Independentistas advenedizos

07/07/2014

Josep M. Orta.

Cuando el 27 de junio del 2010 el Tribunal Constitucional desautorizó con su sentencia del Estatut al pueblo catalán que lo había votado las encuestas del Centro de Investigaciones Sociológicas(CIS) señalaba que el 21,5% de los catalanes quería un estado independiente mientras que el Centre d’Estudis d’Opinió de la Generalitat (CEO)  consideraba que esta aspiración la tenían el 19,4%.

Inmediatamente después de la sentencia y tras la multitudinaria manifestación de protesta del 20 de julio del 2010 por la decisión de los tribunales la cifra de los secesionistas se dispara (41,4% según el CIS, 28,2% según el CEO). En el 2013 el CIS ya eleva el número de catalanes partidarios de votar afirmativamente en el referéndum independentista al 46,6% (un 48,5% según el CEO)

Según estos datos el número de conversos de catalanes partidarios a separarse de España creció significativamente tras el fallo del alto tribunal. Esto también se tradujo en la calle: El 11 de setiembre del 2012 Barcelona sufrió un colapso total de manifestantes que atendieron la llamada de la Assemblea Nacional Catalana bajo el slogan “Catalunya, un nuevo estado de Europa” y  como respuesta a esta movilización Artur Mas se puso al frente del proyecto independentista y convoca elecciones anticipadas esperando lograr la mayoría absoluta tras la negativa del presidente del Gobierno de atender la petición catalana de lograr un pacto fiscal. CiU sufre un serio revés en las urnas (pierde doce escaño) por advenedizo en el nuevo credo mientras los independentistas pura sangre (ERC) se convirtieron en el segundo partido del Parlament. La reacción de Rajoy fue despreciativa a los miles de manifestantes: “El país no está para algaradas” y sus analistas interpretaron la derrota de CiU como un revés a su propuesta independentista.

La fiebre secesionista  siguió aumentando y el último 11 de septiembre una cadena humana unió las dos puntas de Catalunya al tiempo que el Parlament lleva al Congreso su petición para hacer una consulta y recibió una previsible bofetada que sólo sirvió para crispar más los ánimos de una gran parte de la población catalana.  A esta respuesta se une el ahogo económico que desde hace tiemp sufre la Generalitat gracias al incumplimiento de los pactos con Madrid (incluso de aquellos que figuraban en los presupuestos), la radical caída de las inversiones en obra pública, el paulatino proceso de recentralizar España y una lucha constante para limitar la enseñanza del catalán y su cultura en la gráfica expresión del ministro Wert que “hay que españolizar a los catalanes”.

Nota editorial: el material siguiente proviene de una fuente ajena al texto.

What follows belongs to an exercise in optimizing a design on an open flow for small area, a short achievable clock period and few clock cycles per item; a production flow would make more cautious choices. RTL that was checked went through simulation tests only; none was proved equivalent to the original. Power is estimated from default activity; no workload was simulated.

exp/yarrow:
## decode_pipe_top
module decode_pipe_top (
    input  wire             clk,
    input  wire             reset,
    input  wire             in_valid,
    output logic            in_ready,
    input  wire [taurus_decode_pkg::xlen-1:0]  in_pc,
    input  wire [31:0]      in_inst,
    output logic            out_valid,
    input  wire             out_ready,
    output logic [taurus_decode_pkg::xlen-1:0] out_pc,
    output taurus_decode_pkg::inst_fmt_e       out_fmt,
    output logic [4:0]      out_rd,
    output logic [taurus_decode_pkg::xlen-1:0] out_imm,
    output logic [taurus_decode_pkg::xlen-1:0] out_target
);
==> module prefix_and, before the edit <==
module prefix_and #(
    parameter int width = 8
) (
    input  wire  [width-1:0] a,
    output logic [width-1:0] all
);
    localparam int levels = taurus_decode_pkg::ceil_log2(width);
    logic [width-1:0] t [0:levels];
    always_comb begin
        t[0] = {a[width-2:0], 1'b1};
        for (int l = 0; l < levels; l++) begin
            for (int i = 0; i < width; i++) begin
                if (i >= (1 << l)) begin
                    t[l+1][i] = t[l][i] & t[l][i - (1 << l)];
                end else begin
                    t[l+1][i] = t[l][i];
                end
            end
        end
    end
    assign all = t[levels];
endmodule
==> module prefix_adder, before the edit <==
module prefix_adder #(
    parameter int width = 8,
    parameter int style = 1
) (
    input  wire  [width-1:0] a,
    input  wire  [width-1:0] b,
    output logic [width-1:0] sum,
    output logic             cout
);
    localparam int levels = taurus_decode_pkg::ceil_log2(width);
    logic [width-1:0] g [0:levels];
    logic [width-1:0] p [0:levels];
    always_comb begin
        g[0] = a & b;
        p[0] = a ^ b;
        for (int l = 0; l < levels; l++) begin
            for (int i = 0; i < width; i++) begin
                if (style == 0) begin
                    if (i >= (1 << l)) begin
                        g[l+1][i] = g[l][i] | (p[l][i] & g[l][i - (1 << l)]);
                        p[l+1][i] = p[l][i] & p[l][i - (1 << l)];
                    end else begin
                        g[l+1][i] = g[l][i];
                        p[l+1][i] = p[l][i];
                    end
                end else begin
                    if ((i >> l) % 2 == 1) begin
                        g[l+1][i] = g[l][i] | (p[l][i] & g[l][((i >> l) << l) - 1]);
                        p[l+1][i] = p[l][i] & p[l][((i >> l) << l) - 1];
                    end else begin
                        g[l+1][i] = g[l][i];
                        p[l+1][i] = p[l][i];
                    end
                end
            end
        end
    end
    assign sum  = p[0] ^ {g[levels][width-2:0], 1'b0};
    assign cout = g[levels][width-1];
endmodule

Todo ello amenizado con las advertencias del  negro futuro que espera a Catalunya en caso de lograr la independencia, el aislamiento internacional que sufriría….etc. Junto a estas medidas políticas acaparan titulares descalificaciones de grueso calado como el de comparar las reivindicaciones de una parte significativa de la sociedad catalana con el terrorismo de ETA, entre otras lindezas.

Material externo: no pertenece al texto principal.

This design comes from an exercise in tuning for small area on the open sky130 flow, not from production work.
In this exercise RTL edits were held to simulation tests only and were not proved equivalent to the original.
Power figures rest on the tool's default switching activity, not on a simulated workload.

## yarrow
## vector_alu
module vector_alu
(
    input  logic        clk,
    input  logic        arst_n,
    input  logic        op_valid,      
    input  logic [5:0]  alu_op,
    input  logic [1:0]  width,         
    input  logic [0:63] reg_a_data,
    input  logic [0:63] reg_b_data,
    output logic [0:63] alu_out,       
    output logic        result_valid   
);
    logic [63:0] a, b;
    assign a = reg_a_data;
    assign b = reg_b_data;
    logic [63:0] arith_result;
    logic [63:0] sh_out;
    logic        srl;
    simd_arith arith_i (
        .alu_op       (alu_op),
        .width        (width),
        .a            (a),
        .b            (b),
        .arith_result (arith_result)
    );
    simd_bitmanip bitmanip_i (
        .alu_op          (alu_op),
        .width           (width),
        .a               (a),
        .b               (b),
        .sh_out          (sh_out),
        .srl             (srl)
    );
    result_select select_i (
        .clk             (clk),
        .arst_n          (arst_n),
        .op_valid        (op_valid),
        .arith_result    (arith_result),
        .sh_out          (sh_out),
        .srl             (srl),
        .alu_out         (alu_out),
        .result_valid    (result_valid)
    );
endmodule
For scale: roughly 4,200 cells after synthesis, roughly 65 flip-flops, about 200 I/O pins, about 38,000 um^2 of cells after synthesis.
clock: 16.0 ns
lec_check: 0
cap_margin: 20
core_margin: 2
core_utilization: 30
slew_margin: 20
synth_hierarchical: 1
run.sh (not shown) runs the stock make flow with config.mk's settings and CLKGATE_MAP_FILE= SYNTH_SCRIPT=/design/flow/synth_recipe.tcl, a recipe that flattens the netlist after the stock synthesis.
yarrow reached the final stage; the timing, design-rule and antenna checks on its layout passed.
The inputs of maple differ from those of yarrow as listed below.
==> flow/flow/run.sh (new file) <==
#!/bin/bash
# The standard layout (the standard.sh, all ORFS steps unchanged), except that the
# input and output port buffers that global placement adds are the smallest buffer,
# sky130_fd_sc_hd__buf_1, instead of the cell buffer_ports picks by itself.
# The whole make output goes to standard_flow.log here; ORFS keeps its per-step logs in orfs/logs.
set -euo pipefail
export BUFFER_PORTS_ARGS="-buffer_cell sky130_fd_sc_hd__buf_1"
bash standard.sh > standard_flow.log 2>&1
==> flow/standard.sh (new file) <==
#!/bin/bash
# synth_recipe.tcl (not shown) runs the flow's synth.tcl, then flattens the netlist and writes it again
# the make line also repeats each setting of config.mk as NAME=value (left out here)
make -C /OpenROAD-flow-scripts/flow DESIGN_CONFIG=/design/flow/config.mk WORK_HOME=/design/flow/orfs CLKGATE_MAP_FILE= SYNTH_SCRIPT=/design/flow/synth_recipe.tcl "${@:-finish}"
removed: flow/run.sh
Notes after the runs:
- maple | stages: all done | timing, DRC, antenna: all pass
- Portion of total power attributed to combinational logic, yarrow and maple: lower on maple
- Delta (maple minus yarrow): count of non-filler cells in the finished layout increased about 0.8%; final-layout fill cell count +161; final max-slew violation count barely changed; number of nets in the final layout climbed 27; power share of the clock group +1.1 points.
- Global-route usage sits lower in maple than in yarrow.
- Cell internal power dissipation in maple is 8.3% below yarrow.
- maple against yarrow: core utilization shows a reduction of 0.77 points, total detailed-routing wirelength shows a reduction of 2300 um.
- Area added between synthesis and finish in maple is 2.5 points lower than in yarrow

* * *

Another version of the RTL of vector_alu (not shown whole).
Size in the first run: ~4100 cells after synthesis, about 200 I/O pins.
Settings: LEC_CHECK=0, CAP_MARGIN=20, CORE_MARGIN=2, CORE_UTILIZATION=60, PLACE_DENSITY=0.85, SLEW_MARGIN=20, SYNTH_HIERARCHICAL=1; clock period 16.0 ns.
standard.sh (not shown) runs the stock make flow with config.mk's settings and CLKGATE_MAP_FILE= SYNTH_SCRIPT=/design/flow/synth_recipe.tcl, a recipe that flattens the netlist after the stock synthesis.
==> flow/flow/run.sh <==
#!/bin/bash
# The standard layout (the standard.sh running the ORFS steps), with four changes made
# through ORFS's own hooks and variables, none to its scripts:
#  - the port buffers that global placement adds are sky130_fd_sc_hd__buf_1 (BUFFER_PORTS_ARGS)
#  - after synthesis, combinational cells go back to drive strength 1 (POST_SYNTH_TCL,
#    flow/downsize.tcl); the resizer upsizes later where needed
#  - clock tree synthesis without dummy loads, from clkbuf_8 cells (CTS_ARGS)
#  - after the placement resizer, an input port buffer that only drives one resizer buffer
#    is dropped and that buffer becomes the port buffer (POST_RESIZE_TCL, flow/mergebuf.tcl)
# The make output goes to standard_flow.log here; ORFS keeps its per-step logs in orfs/logs.
set -euo pipefail
here=$(pwd)
export BUFFER_PORTS_ARGS="-buffer_cell sky130_fd_sc_hd__buf_1"
export POST_SYNTH_TCL="$here/flow/downsize.tcl"
export CTS_ARGS="-sink_clustering_enable -repair_clock_nets -dont_use_dummy_load -buf_list sky130_fd_sc_hd__clkbuf_8"
export POST_RESIZE_TCL="$here/flow/mergebuf.tcl"
bash standard.sh > standard_flow.log 2>&1
Other scripts of this flow, unchanged in this note and not shown: flow/flow/downsize.tcl, flow/flow/mergebuf.tcl
The baseline passed the timing, design-rule and antenna checks.
Next try:
CAP_MARGIN = 5   (was 20)
CORE_UTILIZATION = 30   (was 60)
PLACE_DENSITY = 0.8   (was 0.85)
SLEW_MARGIN = 5   (was 20)
The new run passed the timing, design-rule and antenna checks.
Clock-buffer cell count does not change.
Setup slack gets better by 0.12 ns.
Non-clock buffer count goes down by 2.
Utilization fell by 31 points.
Design area went up by 2.4%.
Clock power shrinks by about 5%.
Wire length came out lower by 2.1%.
Next try:
CAP_MARGIN = 20   (was 5)
SLEW_MARGIN = 20   (was 5)
Effect:
- The new run completed with no timing, DRC or antenna violations
- worst hold slack gains 0.021 ns
- total power hardly moves
- clock-buffer cell count stays the same
- synthesized cell count does not change
- synthesized area is unchanged
- combinational power is about the same
Next try:
CORE_UTILIZATION = 45   (was 30)
=>
- The changed run produced a clean layout
- non-clock buffer count fell by 17
- global-route usage rose by 13 points
- hold slack loses 0.068 ns
- synthesized area stays the same
- fmax rose by about 1%
- setup slack gains 0.15 ns
- clock skew rose by 0.0057 ns
- via count hardly moves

Esta política de Madrid consensuada entre los dos principales partidos ha tenido como primer resultado la grave crisis que sufren los socialistas catalanes (y sin el PSC es prácticamente imposible que el PSOE acceda a La Moncloa) y por otra que el proyecto independentista entre la población haya multiplicado sus adeptos cuando antes de las operaciones de acoso  y derribo  apenas llegaban al veinte por ciento.

Es evidente que algo se ha hecho mal, pero lo peor es que no parece que nadie esté interesado en reconducir la situación, sobretodo teniendo en cuenta que más de la mitad de los que hoy se confiesan independentistas sólo hace cuatro años que comulgan con este credo.